The Pennsylvania State University had a number of critical pioneering contributors to the development of X-ray diffraction as a major structural characterization tool for materials. This starts with the recruiting of Wheeler P. Davey from GE in 1926. He built his first diffractometer at Penn State with very little funds, using an X-ray tube and Geiger counters as the sensors. In the Great Depression years, he worked on research projects with industry to fund research efforts. He used his diffractometer to identify crystal phases to aid better metals and cement materials. Diffraction data was recognized by the early pioneers of X-ray to be a powerful tool to understanding phases in inorganic material processes.

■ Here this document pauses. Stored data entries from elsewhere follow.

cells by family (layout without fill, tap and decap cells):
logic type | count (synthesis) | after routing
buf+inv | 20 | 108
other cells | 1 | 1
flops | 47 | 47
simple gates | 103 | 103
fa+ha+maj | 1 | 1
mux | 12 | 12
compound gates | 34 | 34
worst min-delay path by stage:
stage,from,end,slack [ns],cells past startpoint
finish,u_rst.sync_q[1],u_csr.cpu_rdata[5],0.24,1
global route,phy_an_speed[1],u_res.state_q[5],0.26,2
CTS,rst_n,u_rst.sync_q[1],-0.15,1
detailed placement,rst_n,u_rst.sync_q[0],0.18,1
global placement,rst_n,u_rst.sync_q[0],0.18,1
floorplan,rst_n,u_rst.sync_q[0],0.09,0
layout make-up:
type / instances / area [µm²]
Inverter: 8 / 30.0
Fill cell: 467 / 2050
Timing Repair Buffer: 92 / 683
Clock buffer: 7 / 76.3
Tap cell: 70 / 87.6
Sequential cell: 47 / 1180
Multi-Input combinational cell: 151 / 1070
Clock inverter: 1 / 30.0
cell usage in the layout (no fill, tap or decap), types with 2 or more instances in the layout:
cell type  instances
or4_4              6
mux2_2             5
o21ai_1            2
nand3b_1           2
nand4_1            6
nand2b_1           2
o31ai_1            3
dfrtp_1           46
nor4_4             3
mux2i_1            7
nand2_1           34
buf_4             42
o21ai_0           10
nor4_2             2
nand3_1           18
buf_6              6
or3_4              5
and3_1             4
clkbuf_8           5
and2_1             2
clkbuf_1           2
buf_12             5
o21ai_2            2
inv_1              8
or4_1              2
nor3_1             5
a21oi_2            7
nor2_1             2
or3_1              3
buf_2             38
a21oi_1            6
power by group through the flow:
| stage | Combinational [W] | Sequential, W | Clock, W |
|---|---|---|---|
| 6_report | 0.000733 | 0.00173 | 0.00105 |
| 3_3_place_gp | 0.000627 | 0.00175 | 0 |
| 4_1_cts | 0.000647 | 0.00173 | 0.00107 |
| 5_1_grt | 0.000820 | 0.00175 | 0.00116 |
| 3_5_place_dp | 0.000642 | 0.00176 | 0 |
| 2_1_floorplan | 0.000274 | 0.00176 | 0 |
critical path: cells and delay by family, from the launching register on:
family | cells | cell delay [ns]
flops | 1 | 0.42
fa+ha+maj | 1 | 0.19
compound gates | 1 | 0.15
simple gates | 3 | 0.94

Between 1941 and 1955, Davey and colleagues
formed the Joint Committee for Chemical Analysis by Powder Diffraction (JCCPD), and this was hosted by Penn State in co-sponsorship with the Crystallographic Society of America, American Society for Testing Materials, and British Institute of Physics. Davey was a major leader in collecting and organizing diffraction data into databases where the peak intensities and diffraction positions permitted researchers
to identify different crystalline phases.
After 1955, the JCCPD was self-funded and needed to grow more aggressively. The JCCPD later became the International Center for Diffraction Data and now has over one million data sets and remains a non-profit scientific organization.